The 144A transaction will issue five tranches of class A, B, C, and D notes, with maturity dates ranging from Oct. 15, 2025, through Oct. 15, 2031, according to ratings analysts at Moody's Ratings.
GLS takes on several key roles in the deal, including sponsor, originator, seller and servicer, the rating agencies said. Moody's, meanwhile, notes that
Moody's notes that the notes benefit from total initial hard credit enhancement, with 26.4% on both class A tranches; 20.3% on the class B notes; 11.7% on the class C tranche; and 3.60% on the class D notes. Also, all the notes benefit from a reserve fund representing 1.00% of the pool balance.

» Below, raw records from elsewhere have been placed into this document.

**src/rtl/pla_pkg.sv**
```systemverilog
package pla_pkg;

    typedef enum logic [0:0] {
        CFG_IDLE  = 1'b0,
        CFG_SHIFT = 1'b1
    } cfg_state_e;

endpackage

```
**src/rtl/pla_cfg_chain.sv**
```systemverilog
module pla_cfg_chain
    import pla_pkg::*;
#(
    parameter int CFG_W = 50
) (
    input  logic             clk,
    input  logic             rst_n,
    input  logic             cfg_shift,
    input  logic             cfg_si,
    output logic [CFG_W-1:0] chain_q,
    output logic [CFG_W-1:0] pattern_q
);

    cfg_state_e state_q;
    cfg_state_e state_d;
    logic       commit;

    // state register
    always_ff @(posedge clk) begin
        if (!rst_n) begin
            state_q <= CFG_IDLE;
        end else begin
            state_q <= state_d;
        end
    end

    // next state and commit strobe
    always_comb begin
        state_d = state_q;
        commit  = 1'b0;
        unique case (state_q)
            CFG_IDLE: begin
                if (cfg_shift) begin
                    state_d = CFG_SHIFT;
                end
            end
            CFG_SHIFT: begin
                if (!cfg_shift) begin
                    state_d = CFG_IDLE;
                    commit  = 1'b1;
                end
            end
            default: state_d = CFG_IDLE;
        endcase
    end

    // serial chain
    always_ff @(posedge clk) begin
        if (!rst_n) begin
            chain_q <= '0;
        end else if (cfg_shift) begin
            chain_q <= {chain_q[CFG_W-2:0], cfg_si};
        end
    end

    // active pattern, updated once per burst
    always_ff @(posedge clk) begin
        if (!rst_n) begin
            pattern_q <= '0;
        end else if (commit) begin
            pattern_q <= chain_q;
        end
    end

endmodule

```
**src/rtl/pla_and_plane.sv**
```systemverilog
module pla_and_plane #(
    parameter int N_IN   = 3,
    parameter int N_TERM = 5
) (
    input  logic [N_IN-1:0]          lit_in,
    input  logic [N_TERM*2*N_IN-1:0] and_bits,
    output logic [N_TERM-1:0]        term
);

    localparam int WORD_W = 2 * N_IN;

    for (genvar t = 0; t < N_TERM; t++) begin : g_term
        logic [WORD_W-1:0] word;
        logic [N_IN-1:0]   kill;

        assign word = and_bits[(N_TERM-t)*WORD_W-1 -: WORD_W];

        for (genvar j = 0; j < N_IN; j++) begin : g_lit
            logic x;
            assign x       = lit_in[N_IN-1-j];
            assign kill[j] = (word[WORD_W-1-2*j] & ~x) | (word[WORD_W-2-2*j] & x);
        end

        assign term[t] = ~|kill;
    end

endmodule

```
**src/rtl/pla_or_plane.sv**
```systemverilog
module pla_or_plane #(
    parameter int N_TERM = 5,
    parameter int N_OUT  = 4
) (
    input  logic [N_TERM-1:0]       term,
    input  logic [N_OUT*N_TERM-1:0] or_bits,
    output logic [N_OUT-1:0]        dout
);

    for (genvar k = 0; k < N_OUT; k++) begin : g_out
        logic [N_TERM-1:0] word;
        logic              hit;

        assign word = or_bits[(N_OUT-k)*N_TERM-1 -: N_TERM];

        always_comb begin
            hit = 1'b0;
            for (int t = 0; t < N_TERM; t++) begin
                hit = hit | (word[N_TERM-1-t] & term[t]);
            end
        end

        assign dout[k] = hit;
    end

endmodule

```
**src/rtl/pla_sop_array.sv**
```systemverilog
module pla_sop_array #(
    parameter int N_IN   = 3,
    parameter int N_TERM = 5,
    parameter int N_OUT  = 4
) (
    input  logic             clk,
    input  logic             rst_n,
    input  logic             cfg_shift,
    input  logic             cfg_si,
    output logic             cfg_so,
    input  logic [N_IN-1:0]  din,
    output logic [N_OUT-1:0] dout
);

    localparam int AND_W = N_TERM * 2 * N_IN;
    localparam int OR_W  = N_OUT * N_TERM;
    localparam int CFG_W = AND_W + OR_W;

    logic [CFG_W-1:0]  cfg_chain;
    logic [CFG_W-1:0]  cfg_pattern;
    logic [N_TERM-1:0] term;

    pla_cfg_chain #(
        .CFG_W(CFG_W)
    ) u_cfg (
        .clk      (clk),
        .rst_n    (rst_n),
        .cfg_shift(cfg_shift),
        .cfg_si   (cfg_si),
        .chain_q  (cfg_chain),
        .pattern_q(cfg_pattern)
    );

    assign cfg_so = cfg_chain[CFG_W-1];

    pla_and_plane #(
        .N_IN  (N_IN),
        .N_TERM(N_TERM)
    ) u_and (
        .lit_in  (din),
        .and_bits(cfg_pattern[CFG_W-1:OR_W]),
        .term    (term)
    );

    pla_or_plane #(
        .N_TERM(N_TERM),
        .N_OUT (N_OUT)
    ) u_or (
        .term   (term),
        .or_bits(cfg_pattern[OR_W-1:0]),
        .dout   (dout)
    );

endmodule

```
<file path="src/rtl/fbq_pkg.sv">
package fbq_pkg;
  parameter int QBYTES     = 8;
  parameter int WORD_BYTES = 4;
  parameter int WIN_BYTES  = 3;
  parameter int LEN_W      = 2;
  parameter int DISP_W     = 8;

  localparam int PTR_W = $clog2(QBYTES);
  localparam int CNT_W = $clog2(QBYTES + 1);

  typedef struct packed {
    logic             wrEn;
    logic [PTR_W-1:0] wrBase;
    logic [PTR_W-1:0] rdBase;
  } fbqStrobes_t;
endpackage

</file>
<file path="src/rtl/fbq_datapath.sv">
module fbq_datapath
  import fbq_pkg::*;
(
  input  logic                      clk,
  input  logic                      rst_n,
  input  fbqStrobes_t               ctl,
  input  logic [WORD_BYTES*8-1:0]   memData,
  output logic [WIN_BYTES*8-1:0]    winBytes
);
  localparam int LANE_W = $clog2(WORD_BYTES);

  logic [QBYTES*8-1:0] slotsFlat;

  // one byte register per slot; a slot takes the lane that lands on it
  for (genvar s = 0; s < QBYTES; s++) begin : g_slot
    logic [PTR_W-1:0] lane;
    logic [7:0]       q;
    assign lane = PTR_W'(s) - ctl.wrBase;
    always_ff @(posedge clk) begin
      if (!rst_n) q <= '0;
      else if (ctl.wrEn && (lane < PTR_W'(WORD_BYTES)))
        q <= memData[{lane[LANE_W-1:0], 3'b000} +: 8];
    end
    assign slotsFlat[8*s +: 8] = q;
  end

  // window: consecutive slots starting at the read pointer, wrapping
  for (genvar b = 0; b < WIN_BYTES; b++) begin : g_win
    logic [PTR_W-1:0] idx;
    assign idx = ctl.rdBase + PTR_W'(b);
    assign winBytes[8*b +: 8] = slotsFlat[{idx, 3'b000} +: 8];
  end
endmodule

</file>
<file path="src/rtl/fbq_ctrl.sv">
module fbq_ctrl
  import fbq_pkg::*;
#(
  parameter int                ADDR_W   = 16,
  parameter logic [ADDR_W-1:0] RESET_PC = '0
) (
  input  logic              clk,
  input  logic              rst_n,
  input  logic              memValid,
  input  logic [LEN_W-1:0]  decLen,
  input  logic              decTake,
  input  logic              brTaken,
  input  logic [DISP_W-1:0] brDisp,
  output logic              memReq,
  output logic [ADDR_W-1:0] memAddr,
  output logic              winValid,
  output logic [ADDR_W-1:0] winPc,
  output fbqStrobes_t       ctl
);
  localparam int SKIP_W = $clog2(WORD_BYTES);
  localparam logic [CNT_W-1:0] CAP      = CNT_W'(QBYTES);
  localparam logic [CNT_W-1:0] ROOM_MAX = CNT_W'(QBYTES - WORD_BYTES);
  localparam logic [CNT_W-1:0] WORD_CNT = CNT_W'(WORD_BYTES);

  logic [PTR_W-1:0]  rdPtr;
  logic [CNT_W-1:0]  count;
  logic              pending, stale, alignPend;
  logic [SKIP_W-1:0] alignSkip;
  logic [ADDR_W-1:0] pc, fetchAddr;

  logic [CNT_W-1:0]  lenCnt, popCnt, addCnt;
  logic [SKIP_W-1:0] skipNow;
  logic              pop, redirect, accept, room;
  logic [ADDR_W-1:0] target, dispExt;

  always_comb begin
    lenCnt   = CNT_W'(decLen);
    winValid = (decLen != '0) && (count >= lenCnt);
    pop      = decTake && winValid;
    redirect = pop && brTaken;
    dispExt  = {{(ADDR_W-DISP_W){brDisp[DISP_W-1]}}, brDisp};
    target   = pc + ADDR_W'(decLen) + dispExt;
    room     = count <= ROOM_MAX;
    memReq   = !pending && room && !redirect;
    accept   = memValid && !stale && !redirect;
    skipNow  = alignPend ? alignSkip : '0;
    popCnt   = pop ? lenCnt : '0;
    addCnt   = accept ? (WORD_CNT - CNT_W'(skipNow)) : '0;
    memAddr  = fetchAddr;
    winPc    = pc;
    ctl.wrEn   = accept;
    ctl.wrBase = rdPtr + count[PTR_W-1:0];
    ctl.rdBase = rdPtr;
  end

  always_ff @(posedge clk) begin
    if (!rst_n) begin
      rdPtr     <= '0;
      count     <= '0;
      pending   <= 1'b0;
      stale     <= 1'b0;
      alignPend <= 1'b1;
      alignSkip <= RESET_PC[SKIP_W-1:0];
      pc        <= RESET_PC;
      fetchAddr <= {RESET_PC[ADDR_W-1:SKIP_W], {SKIP_W{1'b0}}};
    end else if (redirect) begin
      count     <= '0;
      alignPend <= 1'b1;
      alignSkip <= target[SKIP_W-1:0];
      pc        <= target;
      fetchAddr <= {target[ADDR_W-1:SKIP_W], {SKIP_W{1'b0}}};
      pending   <= pending && !memValid;
      stale     <= pending && !memValid;
    end else begin
      pc    <= pc + (pop ? ADDR_W'(decLen) : '0);
      rdPtr <= rdPtr + PTR_W'(popCnt) + PTR_W'(skipNow * accept);
      count <= count - popCnt + addCnt;
      if (accept) alignPend <= 1'b0;
      if (memReq) fetchAddr <= fetchAddr + ADDR_W'(WORD_BYTES);
      if (memValid) begin
        pending <= 1'b0;
        stale   <= 1'b0;
      end else if (memReq) begin
        pending <= 1'b1;
      end
    end
  end

  AST_CAPACITY: assert property (@(posedge clk) disable iff (!rst_n)
    count <= CAP);
  AST_FETCH_ALIGNED: assert property (@(posedge clk) disable iff (!rst_n)
    memReq |-> (memAddr[SKIP_W-1:0] == '0));
  AST_SINGLE_OUTSTANDING: assert property (@(posedge clk) disable iff (!rst_n)
    memReq |=> !memReq);
  AST_PC_STEP: assert property (@(posedge clk) disable iff (!rst_n)
    (decTake && winValid && !brTaken) |=> (winPc == $past(winPc) + ADDR_W'($past(decLen))));
  AST_HOLD_SHORT: assert property (@(posedge clk) disable iff (!rst_n)
    !winValid |=> $stable(winPc));
  AST_REDIRECT_TARGET: assert property (@(posedge clk) disable iff (!rst_n)
    (decTake && winValid && brTaken) |=> (winPc == $past(winPc) + ADDR_W'($past(decLen))
      + {{(ADDR_W-DISP_W){$past(brDisp[DISP_W-1])}}, $past(brDisp)}));
  AST_REDIRECT_EMPTY: assert property (@(posedge clk) disable iff (!rst_n)
    (decTake && winValid && brTaken) |=> !winValid);
  AST_STALE_DROPPED: assert property (@(posedge clk) disable iff (!rst_n)
    (memValid && stale) |-> !ctl.wrEn);
endmodule

</file>
<file path="src/rtl/fetch_byte_queue.sv">
module fetch_byte_queue
  import fbq_pkg::*;
#(
  parameter int                ADDR_W   = 16,
  parameter logic [ADDR_W-1:0] RESET_PC = 16'h0102
) (
  input  logic                    clk,
  input  logic                    rst_n,
  output logic                    memReq,
  output logic [ADDR_W-1:0]       memAddr,
  input  logic                    memValid,
  input  logic [WORD_BYTES*8-1:0] memData,
  input  logic [LEN_W-1:0]        decLen,
  input  logic                    decTake,
  input  logic                    brTaken,
  input  logic [DISP_W-1:0]       brDisp,
  output logic                    winValid,
  output logic [ADDR_W-1:0]       winPc,
  output logic [WIN_BYTES*8-1:0]  winBytes
);
  fbqStrobes_t ctl;

  fbq_ctrl #(.ADDR_W(ADDR_W), .RESET_PC(RESET_PC)) u_ctrl (
    .clk(clk), .rst_n(rst_n), .memValid(memValid), .decLen(decLen),
    .decTake(decTake), .brTaken(brTaken), .brDisp(brDisp),
    .memReq(memReq), .memAddr(memAddr), .winValid(winValid),
    .winPc(winPc), .ctl(ctl)
  );

  fbq_datapath u_dp (
    .clk(clk), .rst_n(rst_n), .ctl(ctl), .memData(memData), .winBytes(winBytes)
  );
endmodule

</file>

Further, the notes benefit from overcollateralization of 2.60% of the initial pool balance. Subordination and a sequential payment priority will cause enhancement to be built up in the transaction, with overcollateralization reaching 4.5% of the pool balance as the notes amortize. On an annualized basis, the deal will also have excess spread of about 8.48%.
There are 7,508 contracts and obligors in the asset pool, according to Moody's, and used vehicles account for much of that, 80%. Of the remaining new vehicles, 91.4% of those were purchased from franchise dealers, Morningstar DBRS said. While Moody's considers the underlying assets prime, DBRS describes them as near prime, the rating agencies said.

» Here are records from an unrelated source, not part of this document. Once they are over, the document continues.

--- src/rtl/intv_pkg.sv ---
package intv_pkg;
  localparam int MODE_W = 3;
  localparam logic [MODE_W-1:0] MODE_INTERVAL = 3'b000;
  localparam int NUM_CHAN = 2;
  localparam int SEL_W = 1;
endpackage

--- src/rtl/intv_counter.sv ---
module intv_counter #(
  parameter int W = 16
) (
  input  logic         clk,
  input  logic         rst_n,
  input  logic         active,
  input  logic         tick,
  input  logic         clr,
  output logic [W-1:0] cnt
);
  logic [W-1:0] cnt_d;

  always_comb begin
    cnt_d = cnt;
    if (!active)      cnt_d = '0;
    else if (tick) begin
      if (clr)        cnt_d = '0;
      else            cnt_d = cnt + 1'b1;
    end
  end

  always_ff @(posedge clk or negedge rst_n) begin
    if (!rst_n) cnt <= '0;
    else        cnt <= cnt_d;
  end

  // a stopped timer holds zero
  a_r2_hold_zero: assert property (@(posedge clk) disable iff (!rst_n)
    !active |=> (cnt == '0));
  // a clearing strobe leaves the counter at zero
  a_r3_clear: assert property (@(posedge clk) disable iff (!rst_n)
    (active && tick && clr) |=> (cnt == '0));
  // no movement between strobes
  a_r9_stall: assert property (@(posedge clk) disable iff (!rst_n)
    (active && !tick) |=> $stable(cnt));
endmodule

--- src/rtl/intv_chan.sv ---
module intv_chan #(
  parameter int W = 16
) (
  input  logic         clk,
  input  logic         rst_n,
  input  logic         active,
  input  logic         tick,
  input  logic         clr,
  input  logic         wr,
  input  logic [W-1:0] wdata,
  input  logic [W-1:0] cnt,
  output logic         match,
  output logic         irq,
  output logic         tog
);
  logic [W-1:0] hold_q, hold_d;
  logic [W-1:0] buf_q, buf_d;
  logic         tog_d, irq_d;

  assign match = (cnt == buf_q);

  always_comb begin
    hold_d = wr ? wdata : hold_q;
    buf_d  = buf_q;
    if (!active)  buf_d = hold_d;
    else if (clr) buf_d = hold_q;
    irq_d = active && tick && match;
    tog_d = active ? (tog ^ irq_d) : 1'b0;
  end

  always_ff @(posedge clk or negedge rst_n) begin
    if (!rst_n) begin
      hold_q <= '0;
      buf_q  <= '0;
      tog    <= 1'b0;
      irq    <= 1'b0;
    end else begin
      hold_q <= hold_d;
      buf_q  <= buf_d;
      tog    <= tog_d;
      irq    <= irq_d;
    end
  end

  // every pulse comes with an inversion
  a_r4_tog_with_irq: assert property (@(posedge clk) disable iff (!rst_n)
    irq |-> (tog != $past(tog)));
  // stopped channel is quiet and cleared
  a_r2_quiet: assert property (@(posedge clk) disable iff (!rst_n)
    !active |=> (!tog && !irq));
  // running buffer only changes at a clear
  a_r7_buf_hold: assert property (@(posedge clk) disable iff (!rst_n)
    (active && !clr) |=> $stable(buf_q));
endmodule

--- src/rtl/intv_timer.sv ---
module intv_timer
  import intv_pkg::*;
#(
  parameter int W = 16
) (
  input  logic              clk,
  input  logic              rst_n,
  input  logic              cnt_tick,
  input  logic              run_en,
  input  logic [MODE_W-1:0] mode,
  input  logic              wr_en,
  input  logic [SEL_W-1:0]  wr_sel,
  input  logic [W-1:0]      wr_data,
  output logic              irq0,
  output logic              irq1,
  output logic              tog0,
  output logic              tog1
);
  logic                active;
  logic                clr;
  logic [W-1:0]        cnt;
  logic [NUM_CHAN-1:0] match, irq, tog;

  assign active = run_en && (mode == MODE_INTERVAL);
  assign clr    = active && cnt_tick && match[0];

  intv_counter #(.W(W)) u_cnt (
    .clk(clk), .rst_n(rst_n), .active(active), .tick(cnt_tick),
    .clr(clr), .cnt(cnt)
  );

  for (genvar i = 0; i < NUM_CHAN; i++) begin : g_chan
    intv_chan #(.W(W)) u_chan (
      .clk(clk), .rst_n(rst_n), .active(active), .tick(cnt_tick),
      .clr(clr), .wr(wr_en && (wr_sel == SEL_W'(i))), .wdata(wr_data),
      .cnt(cnt), .match(match[i]), .irq(irq[i]), .tog(tog[i])
    );
  end

  assign irq0 = irq[0];
  assign irq1 = irq[1];
  assign tog0 = tog[0];
  assign tog1 = tog[1];
endmodule

--- config.mk ---
export PLATFORM = sky130hd
export DESIGN_NAME = intv_timer
export DESIGN_NICKNAME = d
export VERILOG_FILES = /design/src/rtl/intv_pkg.sv /design/src/rtl/intv_counter.sv /design/src/rtl/intv_chan.sv /design/src/rtl/intv_timer.sv
export SDC_FILE = /design/constraint.sdc
export NUM_CORES = 1
export LEC_CHECK = 0
export ABC_AREA = 1
export BUFFER_PORTS_ARGS = -buffer_cell sky130_fd_sc_hd__buf_2
export CORE_MARGIN = 4
export CORE_UTILIZATION = 55
export CTS_CLUSTER_DIAMETER = 200
export DETAILED_ROUTE_END_ITERATION = 10
export PLACE_DENSITY = 0.73
export SETUP_SLACK_MARGIN = 0.5
export SLEW_MARGIN = 20
export SYNTH_ARGS = -nofsm -noshare
export SYNTH_HDL_FRONTEND = slang
export SYNTH_HIERARCHICAL = 1
export SYNTH_SLANG_ARGS = --single-unit
--- constraint.sdc ---
create_clock -name clk -period 3.4 [get_ports clk]
set_input_delay 0.17 -clock clk [delete_from_list [all_inputs] [get_ports clk]]
set_output_delay 0.17 -clock clk [all_outputs]
set_load 0.02 [all_outputs]
# Word-level counts from Yosys, hierarchy flattened
# Cells that the tools add are included.
[word_totals]
input_bits = 25
reg_bits = 84
[op_classes]
addsub = 1
n_eq_ne = 4
reduce_logical = 7
n_mux = 11
bitwise = 3
[op_table]
columns = ["operator", "n"]
rows = [
  ["$mux 16", 9],
  ["$eq 16x16->1", 2],
  ["$add 16x1->16 const B", 1],
  ["$logic_and 1x1->1", 6],
  ["$ne 2x2->1 const B", 2],
  ["$logic_not 3->1", 1],
  ["$mux 1", 2],
  ["$xor 1x1->1", 2],
  ["$not 1->1", 1],
]

# Depth between registers and ports, before layout
[logic_depth]
ltp_word = 7
depth_mapped = 17
depth_no_buf = 17

# Modules after synthesis
# The synthesis kept the hierarchy.
[modules_own_cells]
columns = ["module", "instances", "cells_per_inst", "area_each_um2"]
rows = [
  ["intv_chan", 2, 242, 1825.5],
  ["intv_counter", 1, 140, 999.7],
  ["intv_timer", 1, 11, 46.3],
]

# Least setup slack after synthesis
# Ideal clock, no wire load.
[synth_path]
path_kind = "reg2reg"
from = "register u_cnt.cnt[8]"
to = "register g_chan[0].u_chan.buf_q[14]"
synth_period_minus_slack_ns = 2.100
t_arrival_ns = 1.973
setup_ns = 0.127
path_stages_with_launch = 16
setup_slack_ns = 1.300
required_ns = 3.273
cell_sequence = "dfrtp_1 > inv_1 > nand2_1 > nand2_1 > nor2_1 > nand2_1 > nor2_1 > nand2_1 > inv_1 > nand2_1 > nor2_2 > clkbuf_1 > or2_1 > buf_6 > buf_6 > o211ai_2"
[synth_via]
elab_chain_len = 3
[synth_rtl]
columns = ["element", "line_no", "text"]
rows = [
  ["from (decl)", "intv_counter.sv:9", "output logic [W-1:0] cnt"],
  ["from (signal assigned)", "intv_counter.sv:24", "else cnt <= cnt_d;"],
  ["$eq 16x16->1", "intv_chan.sv:20", "assign match = (cnt == buf_q);"],
  ["named net match[0]", "intv_timer.sv:22", "logic [NUM_CHAN-1:0] match, irq, tog;"],
  ["$logic_and 1x1->1", "intv_timer.sv:25", "assign clr = active && cnt_tick && match[0];"],
  ["named net clr", "intv_timer.sv:20", "logic clr;"],
  ["$ne 2x2->1 (no source line)", "n/a", ""],
  ["to (signal assigned)", "intv_chan.sv:39", "buf_q <= buf_d;"],
  ["to (decl)", "intv_chan.sv:17", "logic [W-1:0] buf_q, buf_d;"],
]
# The timed path passes the listed nets, and every way through them passes these cells.
# A chain may end at the register's enable or synchronous reset.

# Worst setup path after layout
[layout_path]
from = "register u_cnt.cnt[11]"
to = "register u_cnt.cnt[6]"
[layout_via]
elab_chain_len = 5
[layout_rtl]
columns = ["element", "line_no", "text"]
rows = [
  ["$eq 16x16->1", "intv_chan.sv:20", ""],
  ["named net match[0]", "intv_timer.sv:22", ""],
  ["$logic_and 1x1->1", "intv_timer.sv:25", ""],
  ["named net clr", "intv_timer.sv:20", ""],
  ["$mux 16", "intv_counter.sv:17", "if (clr) cnt_d = '0;"],
  ["$mux 16", "intv_counter.sv:16", "else if (tick) begin"],
  ["$mux 16", "intv_counter.sv:15", "if (!active) cnt_d = '0;"],
]
# The timed path passes the listed nets, and every way through them passes these cells. The select of a mux whose other input is x is not followed.

==> impl_metrics.json <==
{
  "routedWlPerCell_um": 14.4,
  "drtIter0Drc": 234,
  "synthesis.nets": 659,
  "final_nets": 685,
  "crit_chain": "inv_1, nand2_1, nand2_1, nor2_1, nand2_1, nor2_1, nand2_1, inv_1, nand2_1, nor2_2, buf_4, nor2_8, a21oi_2, o21ai_1, o21ai_0, inv_1",
  "maxCapViolCount": 0,
  "numPortBuffers": 28,
  "worstSetupStartpointType": "register",
  "crit_path_frequent_cell": "nand2_1",
  "synth.avg_cell_area_um2": 7.41,
  "grt_setup_unrepaired": "no",
  "max_freq_mhz": 433,
  "antenna_found_initial": 0,
  "seqCellArea_um2": 2100,
  "min_period_ns": 2.31,
  "fin_skew_ns": 0.00848,
  "fin_tns_setup_ns": 0,
  "n_antenna_cell": 0,
  "setup_viol": 0,
  "grt_pass1_vias": 3711,
  "cts.htree.levels": 3,
  "worstPathArrival_ns": 2.55,
  "num_vias": 4024,
  "hold_violations": 0,
  "wirelength_mm": 11.1,
  "initial_core_util": 0.568,
  "peakVddDrop_v": 0.000252,
  "multi_input_area_um2": 1970,
  "utilization": 0.616,
  "crit_path_top_delay_cell": "dfrtp_1",
  "post_dp_cell_area_um2": 4900,
  "clockBufferDepth": 2,
  "rows": 33,
  "clk_latency_ns": 0.35,
  "avgViaCountPerCell": 5.24,
  "grt_max_degree": 85,
  "area_growth_pct": 8.40,
  "cp_max_fo": 11,
  "grt_usage": 0.236,
  "cts_buffers": 9,
  "grt_pass1_wl_mm": 18.6,
  "ant_nets": 0,
  "min_period_over_period": 0.679,
  "path_clk_slew_ns": 0.08,
  "slowest_delay_ns": 0.55,
  "die_w_um": 100,
  "dp_hpwl_mm": 7.83,
  "synth_area_um2": 4690,
  "fill_cells": 786,
  "critPathKind": "reg -> reg",
  "dpl_worst_slack_ns": 1.14,
  "first_pass_iters": 5,
  "outcome": "finished clean",
  "cts_sinks": 84,
  "p_leak_nw": 2.62,
  "dieArea_um2": 10100,
  "core-area_um2": 8260,
  "dieHeight_um": 100,
  "netlist_instances": 633,
  "min-delay-path-class": "in -> reg",
  "design_area_um2": 5080,
  "slew-limit-headroom": 0.447,
  "p_per_area_nw_per_um2": 416,
  "worst_slack_ns": 1.09,
  "ys_warn_count": 6,
  "cts-root-buf": "clkbuf_8",
  "required_ns": 3.64,
  "tightest_slew_ns": 0.829,
  "drc": 0,
  "pin_count": 29,
  "finalMaxSlewViolations": 0,
  "cts_tree": "yes",
  "cp-end-kind": "register",
  "place.gp.congestion": 0.911,
  "layout-drive-gt1-share": 0.139,
  "grt_overflow_total": 0
}
where the power goes:
part | internal, mW | switching, mW | total (mW) | leakage (nW)
clock network | 0.278 | 0.359 | 0.636 | 0.0917
registers | 1.10 | 0.0559 | 1.16 | 1.07
logic | 0.113 | 0.209 | 0.322 | 1.46
layer usage:
metal  GRT usage  vias up  wire length [µm]
met5           0        -                 0
met4      0.0725        0               157
met3      0.0320       14               598
met2       0.379      130              5270
met1       0.333     1877              5060
li1            -     2003                 -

On a weighted average (WA) basis, the loans have a FICO score of 698, loan-to-value (LTV) ratio of 119%, and an annual percentage rate (APR) of 15.24%. Moody's points out that the assets in GSAR 2024-4 have a stronger credit profile compared with recent GLS prime pools. Aside from the FICO score, the loans have a WA non-zero eScore of 771, from its proprietary credit scoring model.
As for credit challenges, Moody's says GLS has low durability as servicer, which means loss scenarios are more variable. Also, GLS might be less able to mitigate losses not related to the collateral pool, hindering its ability to protect securitization bondholders.
Moody's assigns ratings of P1 to the A1 notes; Aaa to the A1 notes; Aa2 to the class B notes and A3 to the class C notes. DBRS assigns R1 to the A1 notes; AAA to the class A2 notes; AA to the class B notes; A to the class Cs; and BBB to the class D notes.